Viele Städte in Sachsen-Anhalt verzichten rund um Weihnachten auf Strafzettel und Zwangsräumungen. Ein Freifahrtschein ist das allerdings nicht. Oft kommt die Post dann im neuen Jahr.

Von dpa 14.12.2025, 04:30
In der Weihnachtszeit verzichten viele Kommunen auf sogenannte Knöllchen.
In der Weihnachtszeit verzichten viele Kommunen auf sogenannte Knöllchen. Matthias Bein/dpa

Magdeburg - „Ho, Ho, Ho... das war knapp“, steht auf grünen Zetteln, die Mitarbeiter des Ordnungsamtes in Gardelegen in den kommenden Tagen an die Windschutzscheibe von Parksündern klemmen - etwa wenn die bezahlte Parkzeit überschritten wurde. In vielen Kommunen in Sachsen-Anhalt gilt in den kommenden Tagen der sogenannte Weihnachtsfrieden, wie eine Umfrage der Deutschen Presse-Agentur ergab. Viele Behörden verzichten in der Zeit kurz vor Weihnachten bis ins neue Jahr hinein darauf, etwa Strafzettel für Verkehrssünder zu verteilen oder Maßnahmen wie Zwangsräumungen durchzuführen. Oftmals sind die Strafen aber nur aufgeschoben und nicht aufgehoben. 
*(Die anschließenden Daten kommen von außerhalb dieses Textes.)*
File: src/sv/l2g_pkg.sv
package l2g_pkg;

  // Widest raster line the line store is sized for, in pixels.
  localparam int MAX_WIDTH = 2048;
  localparam int HALF_COLS = MAX_WIDTH / 2;
  localparam int COL_AW    = $clog2(HALF_COLS);
  // Block column counter can hold HALF_COLS itself (saturation point).
  localparam int BC_W      = COL_AW + 1;

  // Luma weights in Q0.16.
  localparam int W_RED   = 19589;
  localparam int W_GREEN = 38470;
  localparam int W_BLUE  = 7471;

  // Depth of the queue between the front and the back.
  localparam int Q_DEPTH = 4;
  localparam int Q_AW    = $clog2(Q_DEPTH);
  localparam int Q_CW    = Q_AW + 1;

  localparam int RAMP_LEN = 25;
  localparam logic [RAMP_LEN*8-1:0] RAMP = "@%$#=-+*&|/}{][)('!?:;,. ";

  typedef struct packed {
    logic [7:0] red;
    logic [7:0] green;
    logic [7:0] blue;
    logic       line_end;
    logic       frame_start;
  } pixel_t;

  typedef struct packed {
    logic [6:0] glyph;
    logic       row_done;
  } result_t;

  // Channel sums of one horizontal pixel pair.
  typedef struct packed {
    logic [8:0] red;
    logic [8:0] green;
    logic [8:0] blue;
  } pair_t;

  localparam int PAIR_W = $bits(pair_t);

  // Averaged 2x2 block handed from the front to the back.
  typedef struct packed {
    logic [7:0] red;
    logic [7:0] green;
    logic [7:0] blue;
    logic       row_done;
  } blk_t;

  localparam int BLK_W = $bits(blk_t);

  typedef struct packed {
    logic [Q_CW-1:0] count;
    logic            empty;
  } q_status_t;

  typedef logic [6:0] glyph_lut_t [256];

  // Gray level to ramp character, evaluated once at elaboration.
  function automatic glyph_lut_t build_glyph_lut();
    glyph_lut_t lut;
    int         percent;
    int         idx;
    for (int g = 0; g < 256; g++) begin
      percent = g * 100 / 255;
      idx     = (percent * 24 + 50) / 100;
      if (idx > RAMP_LEN - 1) begin
        idx = RAMP_LEN - 1;
      end
      lut[g] = RAMP[(RAMP_LEN - 1 - idx) * 8 +: 7];
    end
    return lut;
  endfunction

  localparam glyph_lut_t GLYPH_LUT = build_glyph_lut();

endpackage

File: src/sv/l2g_fifo.sv
module l2g_fifo (
  input  logic               clk,
  input  logic               rst,
  input  logic               push,
  input  l2g_pkg::blk_t      wdata,
  input  logic               pop,
  output l2g_pkg::blk_t      rdata,
  output l2g_pkg::q_status_t stat
);
  import l2g_pkg::*;

  blk_t            mem [Q_DEPTH];
  logic [Q_AW-1:0] wptr;
  logic [Q_AW-1:0] rptr;
  logic [Q_CW-1:0] count;

  always_ff @(posedge clk) begin
    if (rst) begin
      wptr  <= '0;
      rptr  <= '0;
      count <= '0;
    end else begin
      if (push) begin
        wptr <= (wptr == Q_AW'(Q_DEPTH - 1)) ? '0 : wptr + Q_AW'(1);
      end
      if (pop) begin
        rptr <= (rptr == Q_AW'(Q_DEPTH - 1)) ? '0 : rptr + Q_AW'(1);
      end
      if (push && !pop) begin
        count <= count + Q_CW'(1);
      end else if (pop && !push) begin
        count <= count - Q_CW'(1);
      end
    end
  end

  always_ff @(posedge clk) begin
    if (push) begin
      mem[wptr] <= wdata;
    end
  end

  assign rdata      = mem[rptr];
  assign stat.count = count;
  assign stat.empty = (count == '0);

  a_no_overflow: assert property (@(posedge clk) disable iff (rst)
    push |-> (count != Q_CW'(Q_DEPTH)) || pop)
    else $error("queue overflow");

  a_no_underflow: assert property (@(posedge clk) disable iff (rst)
    pop |-> (count != '0))
    else $error("queue underflow");

endmodule

File: config.mk
export PLATFORM = sky130hd
export DESIGN_NAME = l2g_fifo
export DESIGN_NICKNAME = d
export VERILOG_FILES = /design/src/sv/l2g_pkg.sv /design/src/sv/l2g_fifo.sv
export SDC_FILE = /design/constraint.sdc
export NUM_CORES = 1
export LEC_CHECK = 0
export ABC_AREA = 1
export BUFFER_PORTS_ARGS = -buffer_cell sky130_fd_sc_hd__clkbuf_2
export CORE_UTILIZATION = 40
export DETAILED_ROUTE_END_ITERATION = 8
export PLACE_DENSITY_LB_ADDON = 0.2
export SLEW_MARGIN = 20
export SYNTH_ARGS = -nofsm -noshare
export SYNTH_HDL_FRONTEND = slang
export SYNTH_SLANG_ARGS = --single-unit
File: constraint.sdc
create_clock -name clk -period 2.2 [get_ports clk]
set_input_delay 0.22 -clock clk [delete_from_list [all_inputs] [get_ports clk]]
set_output_delay 0.22 -clock clk [all_outputs]
set_load 0.01 [all_outputs]
==> results_dict.tcl, run 1 <==
set metrics [dict create \
    status "complete, no violations" \
    ir_worst_vdd_mv 0.400 \
    post-cts-setup-buffers 0 \
    hold_viol_final 0 \
    rsz0062_at_grt "no" \
    r2r-end "mem[2][16]$_DFFE_PP_" \
    portBuffers 57 \
    start_util_pct 42.0 \
    setup_viol 0 \
    critical-path-slowest-cell "inv_4" \
    critPathBufInv 2 \
    synth_ff_type "edfxtp_1" \
    synthTopCellsByArea "edfxtp_1 (72%), nor2_1 (5.2%), o21ai_0 (4.7%)" \
    antenna_found_initial 0 \
    cp_cell_sequence "inv_4 > o21ai_0 > o22ai_1 > clkbuf_2" \
    core_region_area_um2 9910 \
    via_count 2483 \
    drtIter0Drc 118 \
    grt_use_total_pct 15.7 \
    max_stage_delay_ns 0.36 \
    skew_ns 0.00938 \
    ys_async_sr_fraction_pct 0 \
    endpoint_kind "primary output" \
    setup_tns_ns 0 \
    power.leakage_uw 0.00179 \
    fin_util_pct 48.7 \
    slew_viol_final 0 \
    wl_per_cell_um 16.0 \
    grt_pass1_vias 2511 \
    hp-class "in2reg" \
    viasPerCell 4.96 \
    cts_max_level 3 \
    dieArea_um2 10800 \
    diodes 0 \
    syn_area_um2 4160 \
    syn_nets 336 \
    grt_pass1_wl_mm 12.9 \
    final_layout_size_suffix_gt1_share_pct 23.4 \
    drc 0 \
    cts_buffers 9 \
    crit_end "rdata[4]" \
    cellPowerDensity_nw_per_um2 872 \
    fin_crit_ns 1.84 \
    ff2ff_setup_slack_ns 0.76 \
    dr.pass1.iters 4 \
    synth_top_area_cell "edfxtp_1" \
    worstSkewPairLatency_ns 0.36 \
    ys.warnings.count 0 \
    synth_most_common_cell "edfxtp_1" \
    synth_edf_count 100 \
    cts_tree "done" \
    critPathRequiredTime_ns 1.98 \
    routabilityCongestion 0.785 \
    routed_wl_mm 7.99 \
    r2r_cells 5 \
    synth_cells 300 \
    cts_resized 0 \
    synth.distinct_cells 20 \
    cp_top_family "buffers and inverters" \
    die_height_um 104 \
    postPlaceCellArea_um2 4600 \
    layout-area-overhead-vs-synth_pct 16.1 \
    finalPower_uw 4210 \
    cp_max_fo 50 \
    hold_buffers 0 \
    design_area_um2 4830 \
    timing.hold.ws_ns 0.0591 \
    grt_overflow_total 0 \
    worst_pin_slew_ns 0.500 \
    yosysTopAreaCellShare_pct 72.2 \
    grt_start_max_net_pins 51 \
    ys_ff_latch 109 \
    cp-start-kind "flop" \
    final.fill_count 887 \
    maxCapViolCount 0 \
    rows 36 \
    clk_pin_slew_worst_paths_ns 0.10 \
    max_slew_margin_pct 66.6 \
    worstReg2RegStart "wptr[0]$_SDFFE_PP0P_" \
    yosysSeqAreaShare_pct 76.5 \
    path_depth 4 \
    path_class "reg2out" \
    cts_buffer_depth 2 \
    clock_sinks 109 \
    final_nets 399 \
    worst_hold_path.num_cells 2 \
    ant_nets 0 \
    syn_avg_cell_area_um2 13.9 \
    max_freq_mhz 544 \
    root_buffer "clkbuf_8" \
    die_width_um 104 \
    io-pin-count 58 \
    arrival_ns 1.62 \
    ys_top_cells_by_count "edfxtp_1 (100), nor2_1 (58), o21ai_0 (39), o22ai_1 (25)" \
    finalCritPeriodShare_pct 83.6 \
    place_hpwl_mm 5.05 \
]
==> cells by family (layout without fill, tap and decap cells) <==
logic type,after synthesis,after routing,share of synthesized area [%]
flip-flops,109,109,76.5
AO/OA/AOI/OAI,81,81,10.5
AND/OR/NAND/NOR,71,71,6.58
buffers and inverters,31,99,3.94
adder cells (fa/ha/maj),7,7,2.28
XOR/XNOR,1,1,0.211
==> final cells by class <==
type                            instances  area, um2  share of cell area (%)
Sequential cell                       109       3180                    65.9
Multi-Input combinational cell        160        815                    16.9
Timing Repair Buffer                   67        373                    7.72
Tap cell                              133        166                    3.45
Clock buffer                            9        124                    2.56
Clock inverter                          7        105                    2.18
Inverter                               16       62.6                    1.30
==> where the power goes <==
group	leakage (uW)	switching [uW]	internal (uW)	total (uW)
logic	0.000681	298	168	465
clock network	0.000112	695	660	1350
registers	0.000994	34.4	2360	2390
==> layer usage <==
layer	up-vias	routed length [um]	track usage [%]
met4	0	82	3.98
li1	1221	-	-
met5	-	0	0
met1	1204	3800	20.8
met3	7	285	4.39
met2	51	3830	25.4
==> state kept, by name, indices dropped and copies added (netlist names), named ones only <==
signal	count
mem	100
rptr	2
wptr	2
count	3
==> per-stage QoR <==
step | worst slack [ns] | instances
floorplan | 0.731 | 300
global placement | 0.753 | 485
detailed placement | 0.721 | 485
CTS | 0.313 | 501
global route | 0.237 | 501
finish | 0.361 | 501
==> worst reg2reg max path, stage by stage, from the launching register on <==
cell,delay [ns]
dfxtp_1,0.36
inv_1,0.09
ha_1,0.14
nand2_1,0.05
inv_1,0.27
buf_12,0.23
==> worst min path at each step <==
stage / startpoint / to
floorplan: rst / count[0]$_SDFFE_PP0P_
global placement: wdata[4] / mem[3][4]$_DFFE_PP_
detailed placement: rst / wptr[0]$_SDFFE_PP0P_
CTS: rst / wptr[0]$_SDFFE_PP0P_
global route: wdata[7] / mem[0][7]$_DFFE_PP_
finish: rst / count[0]$_SDFFE_PP0P_
==> placed cells by master (no fill, tap or decap) <==
master	count
o21ai_1	14
inv_4	1
dfxtp_1	8
clkinv_4	1
nor2_1	58
inv_6	2
inv_1	14
clkinvlp_4	1
nand4_1	1
inv_8	1
fa_1	1
o21ai_0	39
buf_12	1
a21oi_1	3
nor3_1	3
nand3_1	1
dfxtp_2	1
ha_1	6
clkbuf_8	9
bufinv_16	2
xor2_1	1
o22ai_1	25
edfxtp_1	100
nand2_1	8
clkbuf_2	57
buf_4	9
inv_2	1
(Power assumes the default switching activity.)
==> run 2: changes to the inputs <==
- clock period: 2.2 -> 1.9 ns (I/O delays scaled with it)
==> run 2 against run 1 <==
Compared with the run above: worst hold slack worse by 0.020 ns; global-route usage down 0.12 points; die area is the same; clock skew up 0.0011 ns; sequential power rose by 16%; critical path depth unchanged; count of clock-buffer cells in the layout up 1; final area is 0.16% higher; sequential share of layout area decreased by 0.10 points; first-iteration DRC count decreased by 47%; wire length down 0.41%.
==> results_dict.tcl, run 2 (synthesis results as in run 1) <==
set metrics [dict create \
    maxCapViolCount 0 \
    grt_start_max_net_pins 35 \
    cp_max_fo 34 \
    layout_commonest_cell "edfxtp_1" \
    hp-class "in2reg" \
    skew_ns 0.0105 \
    max_slew_margin_pct 78.8 \
    fin_ws_ns 0.156 \
    root_buffer "clkbuf_8" \
    ant_nets 0 \
    endpoint_kind "primary output" \
    rsz0062_at_grt "no" \
    final.fill_count 905 \
    via_count 2554 \
    place_hpwl_mm 5.16 \
    die_width_um 104 \
    dp_slack_ns 0.457 \
    final_layout_size_suffix_gt1_share_pct 24.0 \
    drtIter0Drc 62 \
    ir_worst_vdd_mv 0.362 \
    setup_tns_ns 0 \
    final_cell_mix "edfxtp_1 (100), nor2_1 (58), clkbuf_2 (57)" \
    portBuffers 57 \
    clock_sinks 109 \
    postPlaceCellArea_um2 4640 \
    grt_use_total_pct 15.5 \
    cellPowerDensity_nw_per_um2 969 \
    status "complete, no violations" \
    critical-path-slowest-cell "dfxtp_2" \
    arrival_ns 1.55 \
    critPathRequiredTime_ns 1.71 \
    rows 36 \
    worst_pin_slew_ns 0.318 \
    cts_buffer_depth 2 \
    layout-area-overhead-vs-synth_pct 16.2 \
    routabilityCongestion 0.720 \
    worstSkewPairLatency_ns 0.37 \
    top_regs "mem (100), count (3)" \
    regMostFlops "mem" \
    cp-start-kind "flop" \
    dr.pass1.iters 4 \
    cts_max_level 3 \
    wl_per_cell_um 15.7 \
    diodes 0 \
    finalPower_uw 4690 \
    largest_reg_flops 100 \
    max_stage_delay_ns 0.40 \
    drc 0 \
    cp_cell_sequence "buf_6 > o21ai_0 > o22ai_1 > clkbuf_2" \
    cts_tree "done" \
    finalCritPeriodShare_pct 91.8 \
    grt_pass1_wl_mm 12.9 \
    grt_overflow_total 0 \
    antenna_found_initial 0 \
    routed_wl_mm 7.96 \
    die_height_um 104 \
    hold_buffers 0 \
    start_util_pct 42.0 \
    dieArea_um2 10800 \
    max_freq_mhz 574 \
    viasPerCell 5.03 \
    design_area_um2 4840 \
    hold_viol_final 0 \
    post-cts-setup-buffers 0 \
    path_class "reg2out" \
    fin_crit_ns 1.74 \
    grt_pass1_vias 2551 \
    slew_viol_final 0 \
    cts_buffers 9 \
    io-pin-count 58 \
    final_nets 406 \
    clk_pin_slew_worst_paths_ns 0.09 \
    setup_viol 0 \
    power.leakage_uw 0.00180 \
    core_region_area_um2 9910 \
]
[run 2: changes by cell type in the layout (fill, tap and decap cells not counted)]
| cell | delta |
|---|---|
| buf_4 | +7 |
| clkinv_1 | +2 |
| inv_4 | -1 |
| clkbuf_1 | +1 |
| buf_6 | +1 |
| inv_8 | -1 |
| bufinv_16 | -1 |
| buf_12 | -1 |
[run 2: path summary, 6_finish.rpt]
kind,from,endpoint,slack [ns],cells past startpoint
hold / removal,rst,wptr[0]$_SDFFE_PP0P_,0.04,2
hold reg to reg,wptr[1]$_SDFFE_PP0P_,wptr[1]$_SDFFE_PP0P_,0.54,2
setup / recovery,flop,rdata[21],0.16,4
setup reg to reg,wptr[0]$_SDFFE_PP0P_,mem[3][18]$_DFFE_PP_,0.59,4
[run 2: report_power, final]
part | internal (uW) | total, uW | switching [uW]
logic | 207 | 554 | 347
clock network | 609 | 1360 | 755
registers | 2730 | 2770 | 40.3
total | 3550 | 4690 | 1140
[run 2: metrics by stage]
stage                     hold WS, ns  util, %  instances
after floorplan                 0.262        -        300
after global placement          0.409     46.8        492
after detailed placement        0.416     46.8        492
after CTS                      0.0254     48.8        508
after global routing           0.0203     48.8        508
final                          0.0394     48.8        508
[run 2: metal layers]
layer	global-route usage (%)	vias to the layer above	wire length [um]
met1	20.3	1259	3740
met4	7.24	0	132
met5	0	-	0
met3	2.69	12	296
met2	25.3	52	3790
li1	-	1231	-
[run 2: what timing repair did]
action | in CTS | in global routing
hold endpoints to repair | 0 | 0
gates resized for setup | 0 | 2
setup endpoints to repair | 0 | 4
[run 2: final cells by class]
class	instances	area [um2]	share of cell area [%]
repair buffers	74	417	8.61
inverters	16	65.1	1.35
multi-input cells	160	815	16.8
clock buffers	10	128	2.64
flip-flops and latches	109	3180	65.8
clock inverters	6	62.6	1.29
well taps	133	166	3.44
[run 2: worst max-delay path, delay by kind of cell, from the launching register on]
kind / cells / cell delay (ns)
buf+inv: 2 / 0.44
flops: 1 / 0.40
compound gates: 2 / 0.35
==> run 3: changes to the inputs <==
- MAX_ROUTING_LAYER: not set -> met4
- PLACE_DENSITY: not set -> 0.63
- PLACE_DENSITY_LB_ADDON: 0.2 -> not set
==> run 3 against run 2 <==
Compared with the run above: sequential share of layout area grew 0.39 points; critical path type unchanged; critical path depth is the same; sequential power hardly changed; highest routed layer unchanged; first-iteration DRC count increased by 100%; critical endpoint unchanged.
==> results_dict.tcl, run 3 (synthesis results as in run 1) <==
set metrics [dict create \
    finalCritPeriodShare_pct 91.8 \
    portBuffers 57 \
    status "complete, no violations" \
    design_area_um2 4810 \
    hold_buffers 0 \
    antenna_found_initial 0 \
    largest_reg_flops 100 \
    grt_pass1_wl_mm 12.1 \
    viasPerCell 4.89 \
    ant_nets 0 \
    critPathRequiredTime_ns 1.71 \
    path_class "reg2out" \
    arrival_ns 1.55 \
    drc 0 \
    wl_per_cell_um 15.1 \
    grt_overflow_total 0 \
    maxCapViolCount 0 \
    rsz0062_at_grt "no" \
    io-pin-count 58 \
    r2r-end "mem[1][14]$_DFFE_PP_" \
    root_buffer "clkbuf_8" \
    worstSkewPairLatency_ns 0.36 \
    regMostFlops "mem" \
    dieArea_um2 10800 \
    layout_commonest_cell "edfxtp_1" \
    dr.pass1.iters 5 \
    slew_viol_final 0 \
    hold_viol_final 0 \
    hp-class "in2reg" \
    dp_slack_ns 0.418 \
    max_slew_margin_pct 73.4 \
    core_region_area_um2 9910 \
    cellPowerDensity_nw_per_um2 963 \
    cts_resized 0 \
    routabilityCongestion 0.691 \
    cts_max_level 3 \
    via_count 2442 \
    grt_start_max_net_pins 51 \
    skew_ns 0.00713 \
    routed_wl_mm 7.53 \
    multi_input_area_um2 815 \
    final_cell_mix "edfxtp_1 (100), nor2_1 (58), clkbuf_2 (57)" \
    final_nets 397 \
    postPlaceCellArea_um2 4610 \
    die_height_um 104 \
    final.fill_count 889 \
    power.leakage_uw 0.00177 \
    seq_area_um2 3190 \
    diodes 0 \
    cts_buffers 9 \
    worstReg2RegStart "wptr[0]$_SDFFE_PP0P_" \
    drtIter0Drc 126 \
    top_regs "mem (100), count (3)" \
    worst_pin_slew_ns 0.399 \
    endpoint_kind "primary output" \
    final_layout_size_suffix_gt1_share_pct 22.4 \
    clock_sinks 109 \
    r2r_cells 4 \
    worst_hold_path.num_cells 2 \
    met2WireLength_mm 3.52 \
    place_hpwl_mm 4.61 \
    fin_util_pct 48.6 \
    wl_met1_mm 3.48 \
    grt_pass1_vias 2365 \
    ir_worst_vdd_mv 0.375 \
    layout-area-overhead-vs-synth_pct 15.6 \
    hold_path_end "wptr[0]$_SDFFE_PP0P_" \
    hp-start "rst" \
    grt_use_total_pct 15.2 \
    topRoutingLayerUsed "met4" \
    start_util_pct 42.0 \
    cts_buffer_depth 2 \
    cp-start-kind "flop" \
    cp_max_fo 50 \
    max_freq_mhz 573 \
    wl_met3_um 408 \
    die_width_um 104 \
    cts_tree "done" \
    post-cts-setup-buffers 0 \
    fin_crit_ns 1.74 \
    rows 36 \
    fin_ws_ns 0.156 \
    ff2ff_setup_slack_ns 0.51 \
    setup_tns_ns 0 \
    clk_pin_slew_worst_paths_ns 0.09 \
    setup_viol 0 \
]
-- run 3: cell count changes in the layout (fill, tap and decap cells not counted) --
cell        delta
buf_12         +3
buf_4         -12
bufinv_16      -1
clkbuf_1       +1
clkbuf_8       +4
clkinv_1       -2
clkinv_2       +2
clkinv_4       -1
clkinvlp_4     -1
dfxtp_2        -1
dfxtp_4        +1
inv_2          -1
inv_6          -1
-- run 3: worst max-delay path: stages, from the launching register on --
cell	delay [ns]
dfxtp_4	0.41
inv_6	0.29
nor2_1	0.08
o22ai_1	0.22
clkbuf_2	0.17
-- run 3: area by class of cell --
| type | count | area share, % |
|---|---|---|
| Sequential cell | 109 | 66.2 |
| Clock inverter | 1 | 0.104 |
| Multi-Input combinational cell | 160 | 16.9 |
| Timing Repair Buffer | 65 | 8.03 |
| Inverter | 16 | 1.38 |
| Clock buffer | 15 | 3.87 |
| Tap cell | 133 | 3.46 |
-- run 3: how the worst max path moves through the flow --
stage / slack, ns / to / from
2_1_floorplan: 0.43 / mem[3][0]$_DFFE_PP_ / wptr[0]$_SDFFE_PP0P_
3_3_place_gp: 0.43 / rdata[6] / flop
3_5_place_dp: 0.42 / rdata[6] / flop
4_1_cts: 0.001 / rdata[6] / flop
5_1_grt: 0.02 / rdata[21] / flop
6_report: 0.16 / rdata[21] / flop
-- run 3: report_power, final --
part	switching (uW)	internal (uW)	total, uW
sequential	43.7	2730	2770
combinational	336	200	537
clock	701	621	1320
-- run 3: through the flow --
| step | total power, uW | hold slack [ns] | instances |
|---|---|---|---|
| 2_1_floorplan | 3140 | 0.262 | 300 |
| 3_3_place_gp | 3360 | 0.408 | 483 |
| 3_5_place_dp | 3370 | 0.411 | 483 |
| 4_1_cts | 4690 | 0.0186 | 499 |
| 5_1_grt | 4830 | 0.0283 | 499 |
| 6_report | 4630 | 0.0373 | 499 |
-- run 3: per-layer routing --
metal  track usage, %  vias to the layer above
li1                 -                     1221
met1             18.9                     1157
met2             23.3                       53
met3             4.26                       11
met4             6.43                        0
met5                -                        -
Ein wirklicher Verzicht auf Verwarngelder ist in Sachsen-Anhalt eher die Ausnahme als die Regel. Unter anderem in Gardelegen, Biederitz, Ballenstedt, Zerbst, Jessen, Elsteraue, Bismark, Sandersdorf-Brehna und Thale wird - teilweise je nach Schwere des Parkverstoßes - komplett auf Knöllchen verzichtet. „Wir wünschen uns, dass die Bürger in unserer Innenstadt einkaufen gehen, besonders jetzt zur Weihnachtszeit – und darum drücken wir ein Auge zu“, sagt Florian Kauer, Leiter des Ordnungsamtes Gardelegen. „Wir werden in dieser Zeit großzügiger sein, sofern keine Ausfahrt versperrt oder die Straßenreinigung behindert wird.“ 

Wegen Einzelhandel: Städte verzichten teilweise auf Parkgebühren

In Gardelegen gelte das aber nur, wenn die Parkzeit bis zu 30 Minuten überschritten wird. Liegt gar keine Parkscheibe hinter der Windschutzscheibe, gebe es weiterhin ein Verwarngeld. Auch andere Kommunen wie Gommern und Weißenfels teilten mit, je nach Schwere des Vergehens zu entscheiden und auf Augenmaß zu setzen. Gleiches gelte für Behindertenparkplätze oder Feuerwehrzufahrten, wo Verstöße selbstverständlich weiterhin geahndet würden, teilte die Verwaltung aus Bismark in der Altmark mit. 

In Osterburg (Altmark) beginnt nach Angaben der Stadtverwaltung mit dem Weihnachtsmarkt auch die Zeit des gebührenfreien Parkens auf ansonsten kostenpflichtigen Parkplätzen. Auch in der Landeshauptstadt Magdeburg sei das Parken an den Adventssamstagen in der Innenstadt zeitweise kostenlos. Dadurch soll nach Angaben der Stadt der Einzelhandel unterstützt werden.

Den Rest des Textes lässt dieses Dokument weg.